* WORK TO COMPLETE:
From the entries below, output the line with "reg -> reg |" and each following line up to and including the line with "0.0400 mm2 |", exactly as written.

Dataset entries
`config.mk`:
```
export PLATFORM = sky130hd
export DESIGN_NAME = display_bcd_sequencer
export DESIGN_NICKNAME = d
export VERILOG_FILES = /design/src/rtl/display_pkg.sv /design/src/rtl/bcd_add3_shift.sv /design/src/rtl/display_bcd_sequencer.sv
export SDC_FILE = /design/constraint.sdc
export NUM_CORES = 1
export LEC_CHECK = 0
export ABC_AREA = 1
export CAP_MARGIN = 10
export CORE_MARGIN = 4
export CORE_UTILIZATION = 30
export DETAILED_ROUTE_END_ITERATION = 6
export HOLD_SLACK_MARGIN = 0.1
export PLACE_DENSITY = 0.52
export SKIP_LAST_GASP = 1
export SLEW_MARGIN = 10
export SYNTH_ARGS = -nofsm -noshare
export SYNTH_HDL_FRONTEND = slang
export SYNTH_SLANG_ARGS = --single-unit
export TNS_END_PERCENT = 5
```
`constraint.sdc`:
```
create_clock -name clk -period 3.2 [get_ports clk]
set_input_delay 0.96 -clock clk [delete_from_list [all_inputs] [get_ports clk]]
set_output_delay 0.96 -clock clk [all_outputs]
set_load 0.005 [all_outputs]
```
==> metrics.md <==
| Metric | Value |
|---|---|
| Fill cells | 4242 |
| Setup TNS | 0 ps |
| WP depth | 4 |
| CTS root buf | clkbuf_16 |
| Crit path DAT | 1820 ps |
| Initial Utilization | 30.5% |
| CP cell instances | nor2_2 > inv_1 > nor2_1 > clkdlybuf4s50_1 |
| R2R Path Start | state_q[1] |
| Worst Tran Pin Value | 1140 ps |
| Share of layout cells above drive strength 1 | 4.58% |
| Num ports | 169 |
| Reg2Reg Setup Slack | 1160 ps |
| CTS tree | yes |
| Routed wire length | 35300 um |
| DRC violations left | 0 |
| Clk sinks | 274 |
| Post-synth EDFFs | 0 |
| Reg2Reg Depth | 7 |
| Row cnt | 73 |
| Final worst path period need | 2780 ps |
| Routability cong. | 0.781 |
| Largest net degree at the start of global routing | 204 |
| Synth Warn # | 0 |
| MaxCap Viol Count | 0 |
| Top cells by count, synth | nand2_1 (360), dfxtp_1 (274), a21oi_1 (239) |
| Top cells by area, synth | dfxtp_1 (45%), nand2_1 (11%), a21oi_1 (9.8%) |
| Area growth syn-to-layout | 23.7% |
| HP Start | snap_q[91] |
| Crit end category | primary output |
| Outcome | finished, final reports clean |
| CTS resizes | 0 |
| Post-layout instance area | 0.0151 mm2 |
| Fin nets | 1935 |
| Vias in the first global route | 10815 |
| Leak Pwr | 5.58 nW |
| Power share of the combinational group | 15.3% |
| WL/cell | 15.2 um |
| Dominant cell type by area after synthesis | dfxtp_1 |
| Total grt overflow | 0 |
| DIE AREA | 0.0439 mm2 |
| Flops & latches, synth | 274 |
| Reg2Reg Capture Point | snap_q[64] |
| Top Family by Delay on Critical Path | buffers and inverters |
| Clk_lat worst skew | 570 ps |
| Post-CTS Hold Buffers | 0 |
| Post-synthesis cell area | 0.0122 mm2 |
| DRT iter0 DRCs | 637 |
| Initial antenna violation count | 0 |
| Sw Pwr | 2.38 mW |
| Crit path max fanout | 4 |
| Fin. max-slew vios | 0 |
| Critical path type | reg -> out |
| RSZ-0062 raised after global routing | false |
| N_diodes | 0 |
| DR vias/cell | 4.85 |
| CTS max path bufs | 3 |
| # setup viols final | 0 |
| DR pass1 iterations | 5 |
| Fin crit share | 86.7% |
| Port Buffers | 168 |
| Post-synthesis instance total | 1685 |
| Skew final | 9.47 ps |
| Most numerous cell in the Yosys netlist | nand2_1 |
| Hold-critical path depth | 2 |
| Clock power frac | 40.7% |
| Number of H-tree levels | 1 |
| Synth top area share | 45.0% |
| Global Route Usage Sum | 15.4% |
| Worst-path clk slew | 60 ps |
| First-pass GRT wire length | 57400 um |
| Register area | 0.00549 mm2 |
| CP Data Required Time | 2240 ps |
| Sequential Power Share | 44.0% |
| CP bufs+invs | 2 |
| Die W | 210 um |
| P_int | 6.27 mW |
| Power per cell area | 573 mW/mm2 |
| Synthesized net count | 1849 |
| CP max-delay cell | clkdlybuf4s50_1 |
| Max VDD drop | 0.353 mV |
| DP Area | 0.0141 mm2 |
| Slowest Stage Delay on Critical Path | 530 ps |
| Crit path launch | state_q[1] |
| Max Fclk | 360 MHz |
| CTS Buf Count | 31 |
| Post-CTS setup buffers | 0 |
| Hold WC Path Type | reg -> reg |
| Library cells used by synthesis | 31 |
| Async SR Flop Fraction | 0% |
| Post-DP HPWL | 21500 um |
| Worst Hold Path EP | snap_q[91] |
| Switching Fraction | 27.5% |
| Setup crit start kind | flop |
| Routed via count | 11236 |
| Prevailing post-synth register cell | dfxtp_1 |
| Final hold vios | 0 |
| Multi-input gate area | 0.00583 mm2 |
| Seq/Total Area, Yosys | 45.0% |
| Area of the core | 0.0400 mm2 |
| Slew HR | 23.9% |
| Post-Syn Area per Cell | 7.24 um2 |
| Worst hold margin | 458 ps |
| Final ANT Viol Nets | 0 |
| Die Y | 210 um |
[config.mk]
export PLATFORM = sky130hd
export DESIGN_NAME = sifh_two_pass_ctrl
export DESIGN_NICKNAME = d
export VERILOG_FILES = /design/src/rtl/sifh_pkg.sv /design/src/rtl/sifh_rmw_incr.sv /design/src/rtl/sifh_two_pass_ctrl.sv
export SDC_FILE = /design/constraint.sdc
export NUM_CORES = 1
export LEC_CHECK = 0
export CORE_AREA = 2 2 161 84
export DETAILED_ROUTE_END_ITERATION = 10
export DIE_AREA = 0 0 163 86
export DONT_BUFFER_PORTS = 1
export GPL_TIMING_DRIVEN = 0
export MAX_ROUTING_LAYER = met4
export RECOVER_POWER = 25
export SYNTH_ARGS = -nofsm -noshare
export SYNTH_HDL_FRONTEND = slang
export SYNTH_HIERARCHICAL = 1
export SYNTH_SLANG_ARGS = --single-unit
export TNS_END_PERCENT = 100
[constraint.sdc]
create_clock -name clk -period 8.4 [get_ports clk]
set_clock_uncertainty 0.2 [all_clocks]
set_input_delay 1.26 -clock clk [delete_from_list [all_inputs] [get_ports clk]]
set_output_delay 1.26 -clock clk [all_outputs]
set_load 0.02 [all_outputs]
--- config.mk ---
export PLATFORM = sky130hd
export DESIGN_NAME = spin_controller_flat
export DESIGN_NICKNAME = d
export VERILOG_FILES = /design/src/rtl/spin_controller_pkg.sv /design/src/rtl/spin_controller_if.sv /design/src/rtl/spin_controller_reel_unit.sv /design/src/rtl/spin_controller.sv /design/src/flat_wrapper.sv
export SDC_FILE = /design/constraint.sdc
export NUM_CORES = 1
export LEC_CHECK = 0
export CAP_MARGIN = 20
export CORE_MARGIN = 1
export CORE_UTILIZATION = 50
export CTS_CLUSTER_DIAMETER = 100
export DETAILED_ROUTE_END_ITERATION = 6
export PLACE_DENSITY = 0.69
export RECOVER_POWER = 25
export SETUP_SLACK_MARGIN = 0.4
export SLEW_MARGIN = 20
export SYNTH_ARGS = -nofsm -noshare
export SYNTH_HDL_FRONTEND = slang
export SYNTH_SLANG_ARGS = --single-unit
--- constraint.sdc ---
create_clock -name clk -period 4.1 [get_ports clk]
set_input_delay 0.41 -clock clk [delete_from_list [all_inputs] [get_ports clk]]
set_output_delay 0.41 -clock clk [all_outputs]
set_load 0.01 [all_outputs]
--- src/rtl/seq_divider.sv ---
// seq_divider: sequential signed 16-by-8 restoring divider.
// The 16-bit dividend and 8-bit divisor are captured on start, reduced to
// magnitudes, divided by eight shift-subtract steps, then sign-corrected.
// The quotient truncates toward zero and the remainder takes the sign of
// the dividend. Results that cannot be represented in 8 bits raise ovf;
// a zero divisor raises divzero. Both of these return Q=R=0.
module seq_divider (
    input  logic               clk,
    input  logic               resetN,
    input  logic               start,
    input  logic signed [15:0] IN1,
    input  logic signed [7:0]  IN2,
    output logic               busy,
    output logic               done,
    output logic signed [7:0]  Q,
    output logic signed [7:0]  R,
    output logic               divzero,
    output logic               ovf
);

    typedef enum logic [2:0] {
        S_IDLE = 3'd0,
        S_PREP = 3'd1,
        S_ITER = 3'd2,
        S_FIX  = 3'd3,
        S_DONE = 3'd4
    } state_t;

    state_t state;
    state_t state_next;

    // Captured operands.
    logic signed [15:0] dividend;
    logic signed [7:0]  divisor;

    // Magnitude-domain working registers.
    logic [8:0] dm;
    logic [8:0] rem;
    logic [7:0] quo;
    logic [2:0] cnt;
    logic       sn;
    logic       sd;

    // Combinational helpers.
    logic [8:0]  dm_c;
    logic [15:0] nm_c;
    logic        early_dz;
    logic        early_ovf;
    logic [9:0]  shift_c;
    logic        step_ge;
    logic [8:0]  rem_step;
    logic [7:0]  quo_step;
    logic        qs;
    logic        late_ovf;
    logic [7:0]  q_fix;
    logic [7:0]  r_fix;

    // Magnitude of an 8-bit two's complement value; -128 maps to 128.
    function automatic logic [8:0] mag9(input logic [7:0] v);
        logic [8:0] w;
        w = {v[7], v};
        mag9 = v[7] ? (~w + 9'd1) : w;
    endfunction

    // Magnitude of a 16-bit two's complement value; 0x8000 maps to 32768.
    function automatic logic [15:0] mag16(input logic [15:0] v);
        mag16 = v[15] ? (~v + 16'd1) : v;
    endfunction

    // Two's complement negation of an 8-bit value.
    function automatic logic [7:0] neg8(input logic [7:0] v);
        neg8 = ~v + 8'd1;
    endfunction

    // Operand preparation: magnitudes and early-exit detection.
    always_comb begin
        dm_c      = mag9(divisor);
        nm_c      = mag16(dividend);
        early_dz  = (dm_c == 9'd0);
        early_ovf = ({1'b0, nm_c[15:8]} >= dm_c);
    end

    // One restoring step: shift {rem,quo} left, subtract divisor if it fits.
    always_comb begin
        shift_c  = {rem, quo[7]};
        step_ge  = (shift_c >= {1'b0, dm});
        rem_step = step_ge ? (shift_c[8:0] - dm) : shift_c[8:0];
        quo_step = {quo[6:0], step_ge};
    end

    // Sign correction and final range check on the magnitude quotient.
    always_comb begin
        qs       = sn ^ sd;
        late_ovf = qs ? (quo > 8'd128) : (quo > 8'd127);
        q_fix    = qs ? neg8(quo) : quo;
        r_fix    = sn ? neg8(rem[7:0]) : rem[7:0];
    end

    // State register.
    always_ff @(posedge clk or negedge resetN) begin
        if (!resetN) begin
            state <= S_IDLE;
        end else begin
            state <= state_next;
        end
    end

    // Next-state logic and status outputs.
    always_comb begin
        state_next = state;
        busy       = 1'b0;
        done       = 1'b0;
        case (state)
            S_IDLE: begin
                if (start) begin
                    state_next = S_PREP;
                end
            end
            S_PREP: begin
                busy = 1'b1;
                if (early_dz || early_ovf) begin
                    state_next = S_DONE;
                end else begin
                    state_next = S_ITER;
                end
            end
            S_ITER: begin
                busy = 1'b1;
                if (cnt == 3'd7) begin
                    state_next = S_FIX;
                end
            end
            S_FIX: begin
                busy       = 1'b1;
                state_next = S_DONE;
            end
            S_DONE: begin
                done       = 1'b1;
                state_next = S_IDLE;
            end
            default: begin
                state_next = S_IDLE;
            end
        endcase
    end

    // Operand capture and shift-subtract datapath.
    always_ff @(posedge clk or negedge resetN) begin
        if (!resetN) begin
            dividend <= '0;
            divisor  <= '0;
            dm       <= '0;
            rem      <= '0;
            quo      <= '0;
            cnt      <= '0;
            sn       <= 1'b0;
            sd       <= 1'b0;
        end else begin
            case (state)
                S_IDLE: begin
                    if (start) begin
                        dividend <= IN1;
                        divisor  <= IN2;
                    end
                end
                S_PREP: begin
                    dm  <= dm_c;
                    sn  <= dividend[15];
                    sd  <= divisor[7];
                    rem <= {1'b0, nm_c[15:8]};
                    quo <= nm_c[7:0];
                    cnt <= 3'd0;
                end
                S_ITER: begin
                    rem <= rem_step;
                    quo <= quo_step;
                    cnt <= cnt + 3'd1;
                end
                default: begin
                end
            endcase
        end
    end

    // Result registers: loaded only on the transition into DONE.
    always_ff @(posedge clk or negedge resetN) begin
        if (!resetN) begin
            Q       <= '0;
            R       <= '0;
            divzero <= 1'b0;
            ovf     <= 1'b0;
        end else begin
            if (state == S_PREP && (early_dz || early_ovf)) begin
                Q       <= '0;
                R       <= '0;
                divzero <= early_dz;
                ovf     <= ~early_dz;
            end else if (state == S_FIX) begin
                divzero <= 1'b0;
                ovf     <= late_ovf;
                Q       <= late_ovf ? 8'h00 : q_fix;
                R       <= late_ovf ? 8'h00 : r_fix;
            end
        end
    end

endmodule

* TASK ANSWER:
| Hold WC Path Type | reg -> reg |
| Library cells used by synthesis | 31 |
| Async SR Flop Fraction | 0% |
| Post-DP HPWL | 21500 um |
| Worst Hold Path EP | snap_q[91] |
| Switching Fraction | 27.5% |
| Setup crit start kind | flop |
| Routed via count | 11236 |
| Prevailing post-synth register cell | dfxtp_1 |
| Final hold vios | 0 |
| Multi-input gate area | 0.00583 mm2 |
| Seq/Total Area, Yosys | 45.0% |
| Area of the core | 0.0400 mm2 |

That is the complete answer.